TASK STATEMENT
Search the records for "only". Copy every line where it appears.

(Beginning of SUPPLIED ENTRIES)

$ cat config.mk
export PLATFORM = sky130hd
export DESIGN_NAME = acc_ctrl
export DESIGN_NICKNAME = d
export VERILOG_FILES = /design/src/rtl/acc_ctrl.v /design/src/rtl/acc_sync.v
export VERILOG_INCLUDE_DIRS = /design/src /design/src/rtl
export SDC_FILE = /design/constraint.sdc
export NUM_CORES = 1
export LEC_CHECK = 0
export ABC_AREA = 0
export BUFFER_PORTS_ARGS = -buffer_cell sky130_fd_sc_hd__buf_4
export CAP_MARGIN = 5
export CORE_UTILIZATION = 25
export DETAILED_ROUTE_END_ITERATION = 7
export GPL_TIMING_DRIVEN = 0
export PLACE_DENSITY = 0.48
export SYNTH_ARGS = -nofsm -noshare
export SYNTH_HDL_FRONTEND = slang
export SYNTH_SLANG_ARGS = --single-unit
$ cat constraint.sdc
create_clock -name CLK -period 2.2 [get_ports CLK]
set_input_delay 0.11 -clock CLK [delete_from_list [all_inputs] [get_ports CLK]]
set_output_delay 0.11 -clock CLK [all_outputs]
set_load 0.05 [all_outputs]
$ cat src/rtl/acc_map.vh
`ifndef ACC_MAP_VH
`define ACC_MAP_VH
// ****************************************
// Register offsets
// ****************************************
`define ACC_OFS_CTRL 3'h0
`define ACC_OFS_MUX 3'h2
`define ACC_OFS_IEN 3'h6
`define ACC_OFS_STAT 3'h7
// ****************************************
// Field positions
// ****************************************
`define ACC_CTRL_EN 0
`define ACC_CTRL_HYS_LO 1
`define ACC_CTRL_LP 3
`define ACC_CTRL_MODE_LO 4
`define ACC_CTRL_PIN_OUTPUT_ENABLE 6
`define ACC_CTRL_RSTBY 7
`define ACC_MUX_INV 7
`define ACC_STAT_STATE 4
`define ACC_STAT_FLAG 0
// ****************************************
// Encodings and reset values
// ****************************************
`define ACC_MODE_BOTH 2'h0
`define ACC_MODE_NEG 2'h2
`define ACC_MODE_POS 2'h3
`define ACC_NEG_PIN 2'h0
`define ACC_NEG_VREF 2'h2
`define ACC_NEG_DAC 2'h3
`define ACC_RST_REG 8'h00
`define ACC_IRQ_VECTOR 8'h00
// ****************************************
// Timing
// ****************************************
`define ACC_CLK_MHZ 100
`define ACC_SYNC_STAGES 3
`define ACC_START_NS 2500
`define ACC_VREF_START_NS 60000
`endif

$ cat src/rtl/acc_ctrl.v
// Functional notes
// - Result is one when positive input exceeds negative, else zero.
// - Interrupt condition is a result toggle matching the edge mode; vector zero.
// - Interrupt condition sets the status interrupt flag.
// - Request is high while enable bit and flag are both set.
// - While enabled, result drives the event output continuously.
// - Enable bit turns comparator on; pad enable routes result to pin.
// - Hysteresis field selects off, 10, 25 or 50 mV for the core.
// - Low-power bit puts core into reduced-current, slower mode.
// - Negative mux offers pin, converter, reference; positive is one pin.
// - Idle sleep behaves exactly like active mode.
// - Standby: off unless run bit; clockless keeps events and pad only.
// - Power-down disables comparator and pad output.
// - Debug halt changes nothing.
// - Edge mode: 0 both, 2 falling, 3 rising, 1 reserved.
// - Negative select: 0 pin, 2 reference, 3 converter, 1 reserved.
// - Invert bit inverts result for all consumers and status.
// - State bit shows result after three-cycle sync; writing one clears flag.
//
// The strobed register port was decided locally.
`timescale 1ns/1ps
`default_nettype none
`include "acc_map.vh"
module acc_ctrl #(
  parameter SYNC_STAGES = `ACC_SYNC_STAGES
) (
  input wire CLK,
  input wire ARST_N,
  input wire [2:0] ADDR,
  input wire [7:0] WDATA,
  input wire WR,
  input wire RD,
  output reg [7:0] RDATA,
  input wire CORE_OUT,
  input wire SLEEP_IDLE,
  input wire SLEEP_STANDBY,
  input wire SLEEP_PDOWN,
  input wire CLK_REQ_OTHER,
  input wire DEBUG_HALT,
  output reg CORE_EN,
  output reg CORE_LP,
  output reg [1:0] CORE_HYS,
  output reg [1:0] CORE_NEG_SEL,
  output reg CORE_POS_SEL,
  output reg EVENT_OUT,
  output reg PAD_OUT,
  output reg PAD_OE,
  output reg IRQ,
  output reg [7:0] IRQ_VECTOR
);
  // ****************************************
  // Timing constants
  // ****************************************
  // Start-up waits are software's duty; kept for reference, no gating
  localparam START_CYC = (`ACC_START_NS * `ACC_CLK_MHZ + 999) / 1000;
  localparam VREF_START_CYC = (`ACC_VREF_START_NS * `ACC_CLK_MHZ + 999) / 1000;

  // ****************************************
  // Register bank
  // ****************************************
  reg [7:0] ctrl_reg;
  reg [7:0] mux_reg;
  reg ien_reg;
  reg flag_reg;
  reg flag_next;
  reg prev_reg;

  wire en_bit = ctrl_reg[`ACC_CTRL_EN];
  wire [1:0] hys = ctrl_reg[`ACC_CTRL_HYS_LO+1:`ACC_CTRL_HYS_LO];
  wire lp_bit = ctrl_reg[`ACC_CTRL_LP];
  wire [1:0] mode = ctrl_reg[`ACC_CTRL_MODE_LO+1:`ACC_CTRL_MODE_LO];
  wire pin_output_enable_bit = ctrl_reg[`ACC_CTRL_PIN_OUTPUT_ENABLE];
  wire rstby_bit = ctrl_reg[`ACC_CTRL_RSTBY];
  wire inv_bit = mux_reg[`ACC_MUX_INV];

  // Address decode used by the write paths; the read path decodes ADDR in its own case
  function sel;
    input [2:0] a;
    input [2:0] ofs;
    begin
      sel = (a == ofs);
    end
  endfunction

  // ****************************************
  // Power state
  // ****************************************
  // Idle and debug halt are deliberately not terms here
  wire active_run = en_bit & ~SLEEP_PDOWN & (~SLEEP_STANDBY | rstby_bit);
  // Clock is kept only when another module asks for it in standby
  wire status_live = ~SLEEP_STANDBY | CLK_REQ_OTHER;

  // ****************************************
  // Result path
  // ****************************************
  // Core compares positive against negative; result is asynchronous
  wire res_sync;
  acc_sync #(
    .STAGES(SYNC_STAGES)
  ) u_sync (
    .clk(CLK),
    .arst_n(ARST_N),
    .d(CORE_OUT),
    .q(res_sync)
  );

  // Inverted result feeds every consumer
  wire res = (res_sync ^ inv_bit) & active_run;

  // ****************************************
  // Edge detection
  // ****************************************
  // Edge qualification by mode
  wire rise = res & ~prev_reg;
  wire fall = ~res & prev_reg;
  reg hit;
  always @* begin
    hit = 1'b0;
    case (mode)
      `ACC_MODE_BOTH: hit = rise | fall;
      `ACC_MODE_NEG: hit = fall;
      `ACC_MODE_POS: hit = rise;
      default: hit = 1'b0;
    endcase
  end
  wire cond = hit & active_run & status_live;

  // ****************************************
  // Interrupt enable next value
  // ****************************************
  // Shared by the enable register and the request output, so a write
  // that clears the enable drops the request in the same cycle
  reg ien_next;
  always @* begin
    ien_next = ien_reg;
    if (WR && sel(ADDR, `ACC_OFS_IEN)) begin
      ien_next = WDATA[0];
    end
  end

  // ****************************************
  // Interrupt flag
  // ****************************************
  // Flag next value: set wins over a clearing write
  always @* begin
    flag_next = flag_reg;
    if (WR && sel(ADDR, `ACC_OFS_STAT) && WDATA[`ACC_STAT_FLAG]) begin
      flag_next = 1'b0;
    end
    if (cond) begin
      flag_next = 1'b1;
    end
  end

  // ****************************************
  // Register storage
  // ****************************************
  // Control register
  always @(posedge CLK or negedge ARST_N) begin
    if (!ARST_N) begin
      ctrl_reg <= `ACC_RST_REG;
    end else if (WR && sel(ADDR, `ACC_OFS_CTRL)) begin
      ctrl_reg <= WDATA;
    end
  end

  // Input select register; reserved bits stay zero
  always @(posedge CLK or negedge ARST_N) begin
    if (!ARST_N) begin
      mux_reg <= `ACC_RST_REG;
    end else if (WR && sel(ADDR, `ACC_OFS_MUX)) begin
      mux_reg <= {WDATA[7], 5'h00, WDATA[1:0]};
    end
  end

  // Interrupt enable register
  always @(posedge CLK or negedge ARST_N) begin
    if (!ARST_N) begin
      ien_reg <= 1'b0;
    end else begin
      ien_reg <= ien_next;
    end
  end

  // Interrupt flag register
  always @(posedge CLK or negedge ARST_N) begin
    if (!ARST_N) begin
      flag_reg <= 1'b0;
    end else begin
      flag_reg <= flag_next;
    end
  end

  // Edge history, frozen while status is not clocked, one flag per edge
  always @(posedge CLK or negedge ARST_N) begin
    if (!ARST_N) begin
      prev_reg <= 1'b0;
    end else if (status_live) begin
      prev_reg <= res;
    end
  end

  // ****************************************
  // Read path
  // ****************************************
  reg [7:0] rd_mux;
  reg state_reg;
  // Unmapped offsets read zero
  always @* begin
    rd_mux = 8'h00;
    case (ADDR)
      `ACC_OFS_CTRL: begin
        rd_mux = ctrl_reg;
      end
      `ACC_OFS_MUX: begin
        rd_mux = mux_reg;
      end
      `ACC_OFS_IEN: begin
        rd_mux = {7'h00, ien_reg};
      end
      `ACC_OFS_STAT: begin
        rd_mux[`ACC_STAT_STATE] = state_reg;
        rd_mux[`ACC_STAT_FLAG] = flag_reg;
      end
      default: begin
        rd_mux = 8'h00;
      end
    endcase
  end

  // ****************************************
  // Registered outputs
  // ****************************************
  // Read data stands one cycle after the read strobe, else zero
  always @(posedge CLK or negedge ARST_N) begin
    if (!ARST_N) begin
      RDATA <= 8'h00;
    end else if (RD) begin
      RDATA <= rd_mux;
    end else begin
      RDATA <= 8'h00;
    end
  end

  // Status state is not updated when the clock would be stopped
  always @(posedge CLK or negedge ARST_N) begin
    if (!ARST_N) begin
      state_reg <= 1'b0;
    end else if (status_live) begin
      state_reg <= res;
    end
  end

  // ****************************************
  // Core controls
  // ****************************************
  // Core enable
  always @(posedge CLK or negedge ARST_N) begin
    if (!ARST_N) begin
      CORE_EN <= 1'b0;
    end else begin
      CORE_EN <= active_run;
    end
  end

  // Low-power select
  always @(posedge CLK or negedge ARST_N) begin
    if (!ARST_N) begin
      CORE_LP <= 1'b0;
    end else begin
      CORE_LP <= lp_bit;
    end
  end

  // Hysteresis level
  always @(posedge CLK or negedge ARST_N) begin
    if (!ARST_N) begin
      CORE_HYS <= 2'b00;
    end else begin
      CORE_HYS <= hys;
    end
  end

  // Negative input select
  always @(posedge CLK or negedge ARST_N) begin
    if (!ARST_N) begin
      CORE_NEG_SEL <= `ACC_NEG_PIN;
    end else begin
      CORE_NEG_SEL <= mux_reg[1:0];
    end
  end

  // Positive input is the single pin
  always @(posedge CLK or negedge ARST_N) begin
    if (!ARST_N) begin
      CORE_POS_SEL <= 1'b0;
    end else begin
      CORE_POS_SEL <= 1'b0;
    end
  end

  // ****************************************
  // Event, pad and request outputs
  // ****************************************
  // Event output follows the result
  always @(posedge CLK or negedge ARST_N) begin
    if (!ARST_N) begin
      EVENT_OUT <= 1'b0;
    end else begin
      EVENT_OUT <= res;
    end
  end

  // Pad value
  always @(posedge CLK or negedge ARST_N) begin
    if (!ARST_N) begin
      PAD_OUT <= 1'b0;
    end else begin
      PAD_OUT <= res & pin_output_enable_bit;
    end
  end

  // Pad drive enable
  always @(posedge CLK or negedge ARST_N) begin
    if (!ARST_N) begin
      PAD_OE <= 1'b0;
    end else begin
      PAD_OE <= active_run & pin_output_enable_bit;
    end
  end

  // Interrupt request from next enable and next flag
  always @(posedge CLK or negedge ARST_N) begin
    if (!ARST_N) begin
      IRQ <= 1'b0;
    end else begin
      IRQ <= ien_next & flag_next;
    end
  end

  // Fixed vector
  always @(posedge CLK or negedge ARST_N) begin
    if (!ARST_N) begin
      IRQ_VECTOR <= `ACC_IRQ_VECTOR;
    end else begin
      IRQ_VECTOR <= `ACC_IRQ_VECTOR;
    end
  end
endmodule // acc_ctrl
`default_nettype wire

$ cat src/rtl/acc_sync.v
`timescale 1ns/1ps
`default_nettype none
// ****************************************
// Multi-stage level synchroniser
// ****************************************
module acc_sync #(
  parameter STAGES = 3
) (
  input wire clk,
  input wire arst_n,
  input wire d,
  output wire q
);
  reg [STAGES-1:0] chain_reg;
  // Shift chain; only the last stage is read
  always @(posedge clk or negedge arst_n) begin
    if (!arst_n) begin
      chain_reg <= {STAGES{1'b0}};
    end else begin
      chain_reg <= {chain_reg[STAGES-2:0], d};
    end
  end
  assign q = chain_reg[STAGES-1];
endmodule // acc_sync
`default_nettype wire

# Word level (Yosys, flattened, before mapping)
# Index checks and enable logic that the tools add are counted.
dict set report op_classes {
  n_addsub 0
  n_mul 0
  n_div 0
  order_cmp 0
  n_eq_ne 5
  n_shift 0
  n_mux 9
  bitwise_logic 18
  reduce_logical 7
}
# operator n
set op_table {}
lappend op_table {{$pmux W3 S2} 2}
lappend op_table {{$and A1 B1 Y1} 10}
lappend op_table {{$mux W8} 1}
lappend op_table {{$eq A3 B3 Y1 const B} 2}
lappend op_table {{$logic_and A1 B1 Y1} 5}
lappend op_table {{$eq A2 B2 Y1 const B} 2}
lappend op_table {{$not A1 Y1} 4}
lappend op_table {{$pmux W1 S4} 1}
lappend op_table {{$eq A3 B2 Y1 const B} 1}
lappend op_table {{$logic_not A3 Y1} 1}
lappend op_table {{$mux W1} 3}
lappend op_table {{$or A1 B1 Y1} 3}
lappend op_table {{$pmux W1 S3} 1}
lappend op_table {{$logic_not A2 Y1} 1}
lappend op_table {{$pmux W1 S2} 1}
lappend op_table {{$xor A1 B1 Y1} 1}
dict set report word_totals {
  ff_bits 35
  latchBits 0
  ramBits 0
  mem_bits_ro 0
  in_bits 21
  output_inout_bits 27
  wordCells 54
  memories 0
}

# Longest topological paths before layout
dict set report logic_depth {
  ltp_word 12
  mapped_depth 9
  depth_no_buf 9
}

# By module
# From an unflattened synthesis, not the netlist that was laid out.
dict set report unflattened {
  cells_unflattened 111
  area_unflattened_um2 1468.9
}
# module n_inst cells_per_inst area_per_inst_um2 seq_area_each_um2
set by_module_without_submodules {}
lappend by_module_without_submodules {acc_ctrl 1 108 1393.8 800.8}
lappend by_module_without_submodules {acc_sync 1 3 75.1 75.1}

# Least setup slack after synthesis
# Ideal clock, no wire load.
dict set report synth_timing {
  kind {register to register}
  startpoint {register ctrl_reg[7]}
  endpoint {register IRQ}
  setup_time_ns 0.119
  arrival_time_ns 1.497
  required_ns 2.081
  slack_ns 0.584
  stages_incl_launch_ff 9
  path_buffers 0
  synth_period_minus_slack_ns 1.616
  cell_sequence {dfrtp_1 > nor2b_1 > nor3b_4 > nand2_1 > ha_1 > o21ai_0 > o31ai_1 > a32o_1 > and2_1}
}
dict set report synth_between {
  elab_chain_len 11
  elab_cells_between_ends 12
  cone_classes {mux: 2; bitwise: 10}
}
# item line
set synth_rtl {}
lappend synth_rtl {{start, declared} acc_ctrl.v:61} ;# reg [7:0] ctrl_reg;
lappend synth_rtl {{start signal, assigned} acc_ctrl.v:161} ;# ctrl_reg <= `ACC_RST_REG;
lappend synth_rtl {{$or A1 B1 Y1 *} acc_ctrl.v:89} ;# wire active_run = en_bit & ~SLEEP_PDOWN & (~SLEEP_STANDBY | rstby_bit);
lappend synth_rtl {{$and A1 B1 Y1 *} acc_ctrl.v:89}
lappend synth_rtl {{net active_run} acc_ctrl.v:89}
lappend synth_rtl {{$and A1 B1 Y1} acc_ctrl.v:108} ;# wire res = (res_sync ^ inv_bit) & active_run;
lappend synth_rtl {{$not A1 Y1} acc_ctrl.v:115} ;# wire fall = ~res & prev_reg;
lappend synth_rtl {{$and A1 B1 Y1} acc_ctrl.v:115}
lappend synth_rtl {{$or A1 B1 Y1} acc_ctrl.v:120} ;# `ACC_MODE_BOTH: hit = rise | fall;
lappend synth_rtl {{$pmux W1 S3} acc_ctrl.v:119} ;# case (mode)
lappend synth_rtl {{$and A1 B1 Y1 * (2 in series)} acc_ctrl.v:126} ;# wire cond = hit & active_run & status_live;
lappend synth_rtl {{$mux W1 *} acc_ctrl.v:150} ;# if (cond) begin
lappend synth_rtl {{net flag_next} acc_ctrl.v:65} ;# reg flag_next;
lappend synth_rtl {{$and A1 B1 Y1 *} acc_ctrl.v:337} ;# IRQ <= ien_next & flag_next;
lappend synth_rtl {{end signal, assigned} acc_ctrl.v:337}
lappend synth_rtl {{end, declared} acc_ctrl.v:48} ;# output reg IRQ,
# The timed path passes the listed nets; every way through them passes the cells marked *.
# A chain may end at the register's enable or synchronous reset.

# Worst setup path after layout
dict set report layout_timing {
  startpoint {input SLEEP_PDOWN}
  endpoint {register IRQ}
}
dict set report layout_between {
  elab_chain_len 12
  elab_cells_between_ends 13
  cone_classes {mux: 2; bitwise: 11}
}
# item line
set layout_rtl {}
lappend layout_rtl {{start, declared} acc_ctrl.v:37} ;# input wire SLEEP_PDOWN,
lappend layout_rtl {{$not A1 Y1 *} acc_ctrl.v:89}
lappend layout_rtl {{$and A1 B1 Y1 * (2 in series)} acc_ctrl.v:89}
lappend layout_rtl {{net active_run} acc_ctrl.v:89}
lappend layout_rtl {{$and A1 B1 Y1} acc_ctrl.v:108}
lappend layout_rtl {{$not A1 Y1} acc_ctrl.v:115}
lappend layout_rtl {{$and A1 B1 Y1} acc_ctrl.v:115}
lappend layout_rtl {{$or A1 B1 Y1} acc_ctrl.v:120}
lappend layout_rtl {{$pmux W1 S3} acc_ctrl.v:119}
lappend layout_rtl {{$and A1 B1 Y1 * (2 in series)} acc_ctrl.v:126}
lappend layout_rtl {{$mux W1 *} acc_ctrl.v:150}
lappend layout_rtl {{net flag_next} acc_ctrl.v:65}
lappend layout_rtl {{$and A1 B1 Y1 *} acc_ctrl.v:337}
# Marked as above.

==> results.toml <==
[routing]
top_layer_used = "met4"
wl_um = 2710
drc = 0
wl_per_cell_um = 11.9
drtIter0Drc = 30
met1Wirelength_um = 1130
wl_met2_um = 1360
drtPass1Iterations = 4
antenna_left = 0
vias = 901
met3WireLength_um = 140
via_per_inst = 3.95

[finish]
fin_cells = 228
area_growth_pct = 35.7
fillers = 538
drive_gt1_share_pct = 46.2
nNetsFinal = 178
final_core_util_pct = 35.4
num_antenna_cells = 0

[logic_synthesis]
yosys.area.top_type_share_pct = 61.0
seq_area_frac_synth_pct = 61.0
synth_edf_count = 0
yosys.area.top_type = "dfrtp_1"
async_flop_share_pct = 100
synthFlopType = "dfrtp_1"
syn-cell-area_mm2 = 0.00144
synthTopCellsByArea = "dfrtp_1 61%, mux2_4 8.4%, buf_4 4.7%"
ys_types = 28
ys_ff_latch = 35
yosys_warnings = 0
synthCells = 102
synth.avg_cell_area_um2 = 14.1

[power_and_ir_drop]
power_leakage_nw = 0.967
pwr-share-seq_pct = 46.5
pwr-share-clk_pct = 27.5
p_switching_w = 0.000553
p_sw_share_pct = 31.8
comb_power_share_pct = 26.0
p_int_w = 0.00119
p_per_area_mw_per_mm2 = 893
peakVddDrop_uv = 211

[floorplanning]
rows = 27
dieArea_mm2 = 0.00605
die_w_um = 77.8
start_util_pct = 26.1
core_mm2 = 0.00551
die-height_um = 77.8
io_pins = 48

[place]
dp_hpwl_um = 2000
gp_congestion = 0.740
dp.cells = 217
portBuffers = 35

[job]
cap_violations = 0

[sta]
skew_ns = 0.00729
hold_violations = 0
max_freq_ghz = 0.530
fin_setup_tns_ns = 0
finalCritPeriodShare_pct = 85.8
maxSlewViolCount = 0
setup_viol = 0
final.min_clock_period_ns = 1.89
rsz0062_at_grt = "no"

[cts]
post_cts_resized = 0
h-tree-depth = 2
insertion_delay_ns = 0.28
numClockSinks = 35
post_cts_buffers = 0
cts_tree = "done"
path_clk_slew_ns = 0.07
ctsHoldBuffers = 3
numCtsBuffers = 5
cts_buffer_depth = 2
root_buffer = "clkbuf_8"

[min_path]
hold_start = "WDATA[5]"
min_path_type = "in2reg"

[global_routing]
grt_max_degree = 36
grt_first_pass_wirelength_um = 4520
antenna_found_initial = 0
grt-ovfl-total = 0
grt_pass1_vias = 965
grt_usage_pct = 10.2

[worst_setup_path]
worst_ep_required_time_ns = 2.37
critPathLaunch = "SLEEP_PDOWN"
path_max_fanout = 5
r2r_slack_ns = 0.37
r2r_start = "ctrl_reg[7]$_DFFE_PN0P_"
r2r_cells = 8
rr_endpoint = "IRQ$_DFF_PN0_"
criticalPathCategory = "in2reg"
endpoint_kind = "register"
worstSetupStartpointType = "primary input"
critical_path.endpoint = "IRQ$_DFF_PN0_"
arrival_ns = 2.06

[run_status]
status = "completed"
==> cells in the final DEF (no fill, tap or decap) <==
| cell type | instances |
|---|---|
| nand3_1 | 1 |
| nor3_2 | 1 |
| clkinvlp_4 | 1 |
| mux2i_1 | 2 |
| o31ai_1 | 1 |
| ha_1 | 2 |
| and2_1 | 6 |
| and3_1 | 2 |
| a21boi_0 | 1 |
| and2_4 | 1 |
| and3_2 | 1 |
| conb_1 | 9 |
| nor2b_1 | 3 |
| nand2_1 | 4 |
| nor3b_4 | 1 |
| dfrtp_1 | 35 |
| a21oi_1 | 1 |
| xor2_1 | 1 |
| nand4b_1 | 1 |
| dlygate4sd3_1 | 3 |
| buf_6 | 2 |
| clkbuf_8 | 6 |
| a32o_1 | 1 |
| clkinv_4 | 1 |
| a32oi_1 | 1 |
| o21ai_0 | 2 |
| nor2_1 | 4 |
| mux2_2 | 6 |
| inv_1 | 3 |
| buf_4 | 44 |
| nand4_1 | 1 |
| mux2_4 | 8 |
==> cell families (layout without fill, tap and decap cells) <==
kind of cell | count (synthesis) | count (layout) | share of synthesized area [%]
AND/OR/NAND/NOR | 26 | 26 | 11.4
multiplexers | 16 | 16 | 14.5
XOR/XNOR | 1 | 1 | 0.610
AO/OA/AOI/OAI | 7 | 7 | 3.40
flip-flops | 35 | 35 | 61.0
buffers and inverters | 14 | 60 | 7.06
other | 1 | 9 | 0.261
adder cells (fa/ha/maj) | 2 | 2 | 1.74
==> metal layers <==
layer,track usage [%],vias up
li1,-,428
met1,10.6,438
met2,17.2,29
met3,2.71,6
met4,8.11,0
met5,0,-
==> layout make-up <==
class	instances	area [µm²]	area share [%]
Buffer	11	90.1	4.63
Clock buffer	6	82.6	4.24
Clock inverter	2	16.3	0.835
Inverter	3	11.3	0.578
Multi-Input combinational cell	61	488	25.1
Sequential cell	35	876	45.0
Tap cell	72	90.1	4.63
Timing Repair Buffer	38	293	15.0
==> worst max-delay path, stage by stage <==
cell	delay, ns
dlygate4sd3_1	0.54
buf_4	0.14
nor3b_4	0.26
nand2_1	0.14
ha_1	0.19
o21ai_0	0.14
o31ai_1	0.09
a32o_1	0.28
and2_1	0.16
==> cells in the mapped netlist, types with 2 or more instances <==
cell      n
dfrtp_1  35
buf_4     9
mux2_4    8
and2_1    6
mux2_2    6
nand2_1   4
nor2_1    4
inv_1     3
nor2b_1   3
and3_1    2
buf_6     2
ha_1      2
mux2i_1   2
o21ai_0   2
==> how the worst min path moves through the flow <==
| stage | cells past startpoint | to | slack [ns] |
|---|---|---|---|
| finish | 2 | ctrl_reg[5]$_DFFE_PN0P_ | 0.06 |
| global route | 2 | ctrl_reg[5]$_DFFE_PN0P_ | 0.05 |
| detailed placement | 1 | RDATA[6]$_DFF_PN0_ | 0.09 |
| global placement | 1 | RDATA[6]$_DFF_PN0_ | 0.08 |
| CTS | 2 | ctrl_reg[5]$_DFFE_PN0P_ | 0.05 |
| floorplan | 0 | CORE_EN$_DFF_PN0_ | -0.19 |
==> stage by stage <==
step / cell area, µm² / hold slack [ns] / total power, W / setup slack, ns
after floorplan: 1470 / -0.186 / 0.00112 / 0.584
after global placement: 1820 / 0.0824 / 0.00126 / 0.434
after detailed placement: 1820 / 0.0866 / 0.00127 / 0.391
after CTS: 1950 / 0.0464 / 0.00177 / 0.328
after global routing: 1950 / 0.0509 / 0.00183 / 0.188
final: 1950 / 0.0574 / 0.00174 / 0.313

(End of SUPPLIED ENTRIES)

THE COMPLETED TASK
// - Standby: off unless run bit; clockless keeps events and pad only.
  // Clock is kept only when another module asks for it in standby
  // Shift chain; only the last stage is read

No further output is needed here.